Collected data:
--- src/rtl/apb_irq_ctrl_prio_pkg.sv ---
// apb_irq_ctrl_pkg: register map, control bits and FSM states for the APB interrupt controller
package apb_irq_ctrl_pkg;
    localparam logic [2:0] REG_MASK    = 3'd0;
    localparam logic [2:0] REG_PENDING = 3'd1;
    localparam logic [2:0] REG_SET     = 3'd2;
    localparam logic [2:0] REG_CLEAR   = 3'd3;
    localparam logic [2:0] REG_ID      = 3'd4;
    localparam logic [2:0] REG_CTRL    = 3'd5;
    localparam int CTRL_EN_BIT = 0;
    typedef enum logic {IDLE = 1'b0, REQ = 1'b1} state_e;
    function automatic logic reg_unmapped(input logic [2:0] idx);
        return idx > REG_CTRL;
    endfunction
endpackage

--- src/rtl/apb_irq_ctrl_prio_if.sv ---
// apb_irq_ctrl_prio_if: APB slave bus bundle for the interrupt controller
interface apb_irq_ctrl_prio_if #(parameter int APB_ADDR_WIDTH = 12);
    logic [APB_ADDR_WIDTH-1:0] PADDR;
    logic [31:0]               PWDATA;
    logic                      PWRITE;
    logic                      PSEL;
    logic                      PENABLE;
    logic [31:0]               PRDATA;
    logic                      PREADY;
    logic                      PSLVERR;
    modport master (output PADDR, PWDATA, PWRITE, PSEL, PENABLE, input PRDATA, PREADY, PSLVERR);
    modport slave  (input PADDR, PWDATA, PWRITE, PSEL, PENABLE, output PRDATA, PREADY, PSLVERR);
endinterface

--- src/rtl/apb_irq_ctrl_prio_enc.sv ---
// irq_prio_enc: find-first-one encoder, lowest set index wins
module irq_prio_enc #(
    parameter int NB_LINES = 32,
    parameter int ID_WIDTH = 5
) (
    input  logic [NB_LINES-1:0] i_vec,
    output logic [ID_WIDTH-1:0] o_id,
    output logic                o_valid
);
    always_comb begin
        o_id = '0;
        for (int i = NB_LINES - 1; i >= 0; i--)
            o_id = i_vec[i] ? ID_WIDTH'(i) : o_id;
    end
    assign o_valid = |i_vec;
endmodule
===== src/rtl/qrs_rr_meter.sv =====
// ECG beat analyser: slope/threshold R-peak FSM with QRS width, R-R interval
// and exponential R-R average, all advancing only on accepted samples.
module qrs_rr_meter #(
  parameter int DW       = 8,
  parameter int CW       = 16,
  parameter int SLOPE_TH = 4,
  parameter int QRS_MAX  = 50,
  parameter int REFRACT  = 50,
  parameter int AVG_LOG2 = 3
) (
  input  logic          clk,
  input  logic          rst,
  input  logic          s_valid,
  input  logic [DW-1:0] s_data,
  input  logic [DW-1:0] th,
  output logic          r_peak,
  output logic          rr_valid,
  output logic [CW-1:0] rr_int,
  output logic [CW-1:0] rr_avg,
  output logic          qrs_valid,
  output logic [CW-1:0] qrs_width,
  output logic          qrs_err,
  output logic          timeout
);

  localparam logic [1:0] S_IDLE = 2'd0;
  localparam logic [1:0] S_UP   = 2'd1;
  localparam logic [1:0] S_DOWN = 2'd2;
  localparam logic [1:0] S_REFR = 2'd3;

  localparam logic [CW-1:0] ONE     = CW'(1);
  localparam logic [CW-1:0] CNT_MAX = '1;
  localparam logic [CW-1:0] QMAX    = CW'(QRS_MAX);
  localparam logic [CW-1:0] RMAX    = CW'(REFRACT);
  localparam logic signed [DW:0] SLOPE_P = (DW+1)'(SLOPE_TH);
  localparam logic signed [DW:0] SLOPE_N = -SLOPE_P;
  localparam logic signed [DW:0] ZERO    = '0;

  logic [1:0]        state, nstate;
  logic [DW-1:0]     prev;
  logic              first;
  logic [CW-1:0]     w, w_n, w_inc;
  logic [CW-1:0]     rc, rc_n;
  logic [CW-1:0]     rr_cnt, cnt_inc;
  logic              armed, has_avg;
  logic              peak, qv, qe_n;
  logic [CW-1:0]     qw_n;
  logic signed [DW:0] d;
  logic signed [CW:0] avg_diff, avg_step, avg_sum;
  logic [CW-1:0]     avg_next;

  assign d        = $signed({1'b0, s_data}) - $signed({1'b0, prev});
  assign w_inc    = w + ONE;
  assign cnt_inc  = (rr_cnt == CNT_MAX) ? rr_cnt : rr_cnt + ONE;
  // Arithmetic shift of the signed difference floors toward minus infinity.
  assign avg_diff = $signed({1'b0, cnt_inc}) - $signed({1'b0, rr_avg});
  assign avg_step = avg_diff >>> AVG_LOG2;
  assign avg_sum  = $signed({1'b0, rr_avg}) + avg_step;
  assign avg_next = avg_sum[CW-1:0];

  always_comb begin
    nstate = state;
    w_n    = w;
    rc_n   = rc;
    peak   = 1'b0;
    qv     = 1'b0;
    qw_n   = qrs_width;
    qe_n   = qrs_err;
    if (first) begin
      nstate = state;
    end else begin
      case (state)
        S_IDLE: begin
          if (d > SLOPE_P) begin
            w_n    = ONE;
            nstate = S_UP;
          end else begin
            nstate = S_IDLE;
          end
        end
        S_UP: begin
          w_n = w_inc;
          if (d <= ZERO) begin
            if (prev >= th) begin
              peak   = 1'b1;
              nstate = S_DOWN;
            end else begin
              nstate = S_IDLE;
            end
          end else if (w_inc >= QMAX) begin
            nstate = S_IDLE;
          end else begin
            nstate = S_UP;
          end
        end
        S_DOWN: begin
          w_n = w_inc;
          if (d >= SLOPE_N) begin
            qv     = 1'b1;
            qw_n   = w_inc;
            qe_n   = 1'b0;
            rc_n   = '0;
            nstate = S_REFR;
          end else if (w_inc >= QMAX) begin
            qv     = 1'b1;
            qw_n   = QMAX;
            qe_n   = 1'b1;
            rc_n   = '0;
            nstate = S_REFR;
          end else begin
            nstate = S_DOWN;
          end
        end
        S_REFR: begin
          rc_n = rc + ONE;
          if (rc_n >= RMAX) begin
            nstate = S_IDLE;
          end else begin
            nstate = S_REFR;
          end
        end
        default: nstate = S_IDLE;
      endcase
    end
  end

  // Pulses default low every cycle; all state moves only on accepted samples.
  always_ff @(posedge clk) begin
    if (rst) begin
      state     <= S_IDLE;
      prev      <= '0;
      first     <= 1'b1;
      w         <= '0;
      rc        <= '0;
      rr_cnt    <= '0;
      armed     <= 1'b0;
      has_avg   <= 1'b0;
      r_peak    <= 1'b0;
      rr_valid  <= 1'b0;
      rr_int    <= '0;
      rr_avg    <= '0;
      qrs_valid <= 1'b0;
      qrs_width <= '0;
      qrs_err   <= 1'b0;
      timeout   <= 1'b0;
    end else begin
      r_peak    <= 1'b0;
      rr_valid  <= 1'b0;
      qrs_valid <= 1'b0;
      if (s_valid) begin
        prev      <= s_data;
        first     <= 1'b0;
        state     <= nstate;
        w         <= w_n;
        rc        <= rc_n;
        r_peak    <= peak;
        qrs_valid <= qv;
        qrs_width <= qw_n;
        qrs_err   <= qe_n;
        if (peak) begin
          rr_cnt  <= '0;
          timeout <= 1'b0;
          armed   <= 1'b1;
          // The first detection only arms the interval counter.
          if (armed) begin
            rr_valid <= 1'b1;
            rr_int   <= cnt_inc;
            rr_avg   <= has_avg ? avg_next : cnt_inc;
            has_avg  <= 1'b1;
          end
        end else begin
          rr_cnt  <= cnt_inc;
          timeout <= (cnt_inc == CNT_MAX);
        end
      end
    end
  end

endmodule


===== config.mk =====
export PLATFORM = sky130hd
export DESIGN_NAME = qrs_rr_meter
export DESIGN_NICKNAME = d
export VERILOG_FILES = /design/src/rtl/qrs_rr_meter.sv
export SDC_FILE = /design/constraint.sdc
export NUM_CORES = 1
export LEC_CHECK = 0
export BUFFER_PORTS_ARGS = -buffer_cell sky130_fd_sc_hd__buf_4
export CORE_MARGIN = 4
export CORE_UTILIZATION = 55
export DETAILED_ROUTE_END_ITERATION = 6
export PLACE_DENSITY = 0.78
export RECOVER_POWER = 25
export SYNTH_ARGS = -nofsm -noshare
export SYNTH_HDL_FRONTEND = slang
export SYNTH_SLANG_ARGS = --single-unit

===== constraint.sdc =====
create_clock -name clk -period 4.9 [get_ports clk]
set_input_delay 0.98 -clock clk [delete_from_list [all_inputs] [get_ports clk]]
set_output_delay 0.98 -clock clk [all_outputs]
set_load 0.01 [all_outputs]

**Yosys cells after proc, flatten, opt, wreduce, memory -nomap -nowiden**

Index checks and enable logic that the tools add are counted.

- $add $sub $neg: 6
- $lt $le $gt $ge: 6
- Equality and inequality tests: 7
- Multiplexer cells: 28
- Bitwise operators: 4
- Reduce and logical (&&, ||, !) cells: 14

Operators with widths:

| kind | number |
|---|---|
| $mux W16 | 8 |
| $pmux W16 S2 | 2 |
| $add A16 B1 Y16 const B | 3 |
| $eq A16 B16 Y1 const B | 2 |
| $ge A16 B6 Y1 const B | 2 |
| $sub A16 B16 Y17 | 1 |
| $add A16 B14 Y16 | 1 |
| $mux W1 | 14 |
| $reduce_and A4 Y1 | 3 |
| $ge A9 B3 Y1 const B | 1 |
| $gt A9 B4 Y1 const B | 1 |
| $le A9 B1 Y1 const B | 1 |
| $sub A8 B8 Y9 | 1 |
| $ge A8 B8 Y1 | 1 |
| $pmux W2 S4 | 1 |
| $mux W2 | 3 |
| $reduce_bool A2 Y1 | 3 |
| $eq A2 B2 Y1 const B | 2 |
| $not A1 Y1 | 4 |
| $reduce_and A2 Y1 | 2 |
| $reduce_or A2 Y1 | 2 |
| $reduce_or A4 Y1 | 1 |
| $ne A3 B3 Y1 const B | 1 |
| $reduce_and A3 Y1 | 1 |
| 4 further kinds | 4 |

- Register bits: 114
- Input port bits: 19

**Longest topological paths before layout**

- Depth after elaboration: 7
- Depth in mapped cells: 29
- Depth with buffers taken out: 28

**Worst setup path before layout**

OpenSTA, ideal clock, no wires.

- Path kind: register to register
- Start point: reg rr_cnt[0]
- End point: reg rr_avg[15]
- Setup time: 0.067 ns
- Data arrival time: 5.268 ns
- Data required time: 4.833 ns
- Setup slack: -0.435 ns
- Cell stages (with the launch flop): 30
- Buffers on the path: 1
- Clock period less this slack: 5.335 ns
- Cell sequence: dfxtp_1 > ha_1 > nand3_1 > nor2_1 > and3b_1 > buf_2 > nor2_1 > xnor2_1 > inv_1 > ha_1 > a21oi_1 > nand4_1 > mux2_2 > a21boi_0 > and2_1 > nor2_1 > nor2b_1 > nor2_1 > xnor2_1 > ha_1 > o21ai_0 > o211ai_1 > a31o_2 > a21o_1 > nand3_1 > a31oi_1 > a31oi_1 > xor2_1 > mux2_2 > a21oi_2

- Longest elaborated chain between the ends: 5

Ends and longest elaborated chain:

| element | RTL line | source |
|---|---|---|
| from (decl) | 44 | `logic [CW-1:0] rr_cnt, cnt_inc;` |
| from (signal assigned) | 172 | `rr_cnt <= cnt_inc;` |
| $add A16 B1 Y16 / $eq A16 B16 Y1 (equally long branches) | 54 | `assign cnt_inc = (rr_cnt == CNT_MAX) ? rr_cnt : rr_cnt + ONE;` |
| $mux W16 * | 54 |  |
| via cnt_inc[3] | 44 |  |
| $sub A16 B16 Y17 * | 56 | `assign avg_diff = $signed({1'b0, cnt_inc}) - $signed({1'b0, rr_avg});` |
| $add A16 B14 Y16 * | 58 | `assign avg_sum = $signed({1'b0, rr_avg}) + avg_step;` |
| $mux W16 * | 168 | `rr_avg <= has_avg ? avg_next : cnt_inc;` |
| to (signal assigned) | 168 |  |
| to (decl) | 19 | `output logic [CW-1:0] rr_avg,` |

Mark *: on every way through the listed nets, which the timed path passes. The rest lies on a longest branch.
A chain may end at the register's enable or synchronous reset.

**Final worst setup path**

Ends and elaborated chain as after synthesis.

==> flow_summary.json <==
{
  "status": "finished, violations left",
  "synth_ff_type": "dfxtp_1",
  "wl_per_cell_um": 15.8,
  "cts_tree": "built",
  "p_per_area_mw_per_mm2": 269,
  "antenna_cells": 0,
  "fin_ws_ps": 2.18,
  "gp_congestion": 0.858,
  "area_delta_synth_final_pct": 23.8,
  "seq_area_frac_synth_pct": 29.4,
  "antenna_found_initial": 0,
  "final_layout_size_suffix_gt1_share_pct": 19.6,
  "crit_buf_inv": 1,
  "finalNonFillerCells": 1276,
  "overflow": 0,
  "synth_edf_count": 0,
  "synthCells": 974,
  "drc": 0,
  "finalCritPeriodShare_pct": 100,
  "slowest_delay_ps": 350,
  "num_vias": 7354,
  "cp_top_family": "compound AO/OA/AOI/OAI gates",
  "crit_type": "register to register",
  "worst_pin_slew_ps": 1490,
  "hold_class": "register to register",
  "worst_ep_required_time_ps": 5250,
  "grt_use_total_pct": 24.1,
  "vias_per_cell": 5.76,
  "ir_drop_mv": 0.208,
  "wirelength_um": 20200,
  "synth.avg_cell_area_um2": 7.97,
  "ys_top_cells_by_count": "nor2_1 (126), dfxtp_1 (114), nand2_1 (78)",
  "final-setup-viol-count": 0,
  "seqCellArea_mm2": 0.00229,
  "synth.most_common_cell": "nor2_1",
  "synth.area.top_cells": "dfxtp_1 (29%), ha_1 (9.5%), nor2_1 (6.1%)",
  "io_pins": 72,
  "grt_max_degree": 78,
  "fin_hold_ws_ps": 462,
  "p_leak_uw": 0.00375,
  "hold_viol_final": 0,
  "synth_seq_cells": 114,
  "clockRootBuffer": "clkbuf_16",
  "fmax_mhz": 204,
  "port_buffers": 71,
  "r2r_slack_ps": 2,
  "h-tree-depth": 4,
  "nNetsFinal": 1163,
  "cpMaxStageDelayCell": "dfxtp_4",
  "synth_nets": 1054,
  "place_ws_ps": -113,
  "cts_buffers": 17,
  "initial_core_util_pct": 56.1,
  "critPathMostFrequentCell": "a21o_1",
  "min_period_ps": 4900,
  "path_clk_slew_ps": 60,
  "worst-r2r-cell-count": 26,
  "crit_cells": 26,
  "critPathLaunchType": "register",
  "rsz0062_at_grt": "yes",
  "synth_top_area_share_pct": 29.4,
  "maxCapViolCount": 1,
  "fp.dieArea_mm2": 0.0161,
  "insertion_delay_ps": 430,
  "die_h_um": 127,
  "multi_input_area_mm2": 0.00528,
  "arrival_ps": 5250,
  "hold_depth": 2,
  "fillers": 1073,
  "cp-end-kind": "register",
  "hold_path_end": "timeout",
  "holdBufCountCts": 0,
  "drtAntennaViolNets": 0,
  "yosysTopAreaCell": "dfxtp_1",
  "ys_types": 76,
  "place_inst": 1219,
  "max-clock-path-buffers": 2,
  "core_area_mm2": 0.0138,
  "drt_iter0_markers": 656,
  "dp_hpwl_um": 13200,
  "slew_viol_final": 0,
  "violations": "max-capacitance violations",
  "crit_fanout": 3,
  "finalClockSkew_ps": 7.86,
  "rr_startpoint": "rr_cnt[0]",
  "setup.worst_path.start": "rr_cnt[0]",
  "grt_pass1_vias": 6777,
  "async_flop_share_pct": 0,
  "syn_area_mm2": 0.00776,
  "ys_warn_count": 0,
  "relSlewSlack_pct": 0.660,
  "grt_pass1_wl_um": 32300,
  "clkSinkCount": 114,
  "rows": 43,
  "r2r_end": "rr_avg[15]",
  "drtPass1Iterations": 6,
  "fp.dieW_um": 127,
  "min_from": "timeout"
}
==> through the flow <==
step           TNS (ps)  util [%]  power [µW]  area, µm²
4_1_cts               0      68.8        2560       9520
3_3_place_gp          0      63.1        1230       8720
3_5_place_dp       -178      63.1        1230       8720
6_report              0      69.5        2580       9610
2_1_floorplan         0         -        1170       7870
5_1_grt            -770      69.5        2670       9610
==> cell usage in the layout (no fill, tap or decap), drive strengths merged, types with 40 or more instances in the layout <==
cell and instances:
nor2 128, dfxtp 114, buf 103, nand2 79
inv 64, clkbuf 60, ha 59, a21oi 56
nand3 47, mux2i 40, o21ai 40
==> kinds of logic after synthesis <==
logic type                 after synthesis  synth area share (%)
muxes                                   44                  5.74
DFF                                    114                  29.4
adders and majority gates               61                  10.0
AOI/OAI and AO/OA                      220                  19.7
and+or+nand+nor                        366                  22.7
xor gates and xnor gates                55                  6.21
buffers and inverters                  114                  6.21
==> worst register-to-register path, cell delays in order (launching register included) <==
cell and delay [ps]:
dfxtp_4 350, ha_4 170, nand3_4 100, nor2_4 50, and3b_2 240, nor3b_4 190, nand2_1 90, xor2_1 210
inv_1 120, ha_4 230, a21o_1 170, a21o_1 190, a21o_1 200, nand2b_4 150, a21oi_2 160, xnor2_2 140
ha_1 280, a21oi_2 200, o211ai_1 150, a31o_2 280, a21o_1 190, nand3_2 90, a31oi_4 90, a31oi_1 180
xor2_1 200, mux2_4 320, a21oi_2 100
==> registers in the layout, indices dropped and copies added, names as in the netlist <==
register	count
qrs_err	1
rr_avg	16
qrs_width	16
timeout	1
has_avg	1
armed	1
rr_cnt	16
first	1
qrs_valid	1
state	2
prev	8
rr_valid	1
rr_int	16
r_peak	1
rc	16
w	16
==> repair_timing <==
item	4_1_cts	5_1_grt
buffers inserted	16	9
pin swaps	18	32
setup endpoints to repair	4	9
gates resized for setup	17	34
==> worst max-delay path by stage <==
stage               slack, ps         end
floorplan                 0.2  rr_avg[15]
global placement           20  rr_avg[15]
detailed placement       -110  rr_avg[15]
CTS                         2  rr_avg[15]
global route             -200  rr_avg[15]
finish                      2  rr_avg[15]
==> report_power, final <==
part	internal [µW]	leakage [µW]	switching, µW
logic	148	0.00253	179
clock network	866	0.000295	449
registers	935	0.000924	7.68
==> metal layers <==
layer	track usage, %	vias to the layer above	share of wire [%]
met2	37.4	237	46
met5	0	-	0
met4	9.59	0	2.6
met3	5.22	47	6.2
met1	32.6	3400	45
li1	-	3670	-
==> area by class of cell <==
cell class | count | share of cell area (%)
Timing Repair Buffer | 139 | 9.82
Inverter | 65 | 2.54
Clock inverter | 8 | 1.30
Sequential cell | 114 | 23.9
Multi-Input combinational cell | 746 | 54.9
Tap cell | 180 | 2.34
Clock buffer | 24 | 5.22
Note: power is estimated with default switching activity, not from simulation.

▶ [Work task]:
If a line in the entries above contains "synthesis", include it in the count, then report only the total.

▶ [Written answer]:
3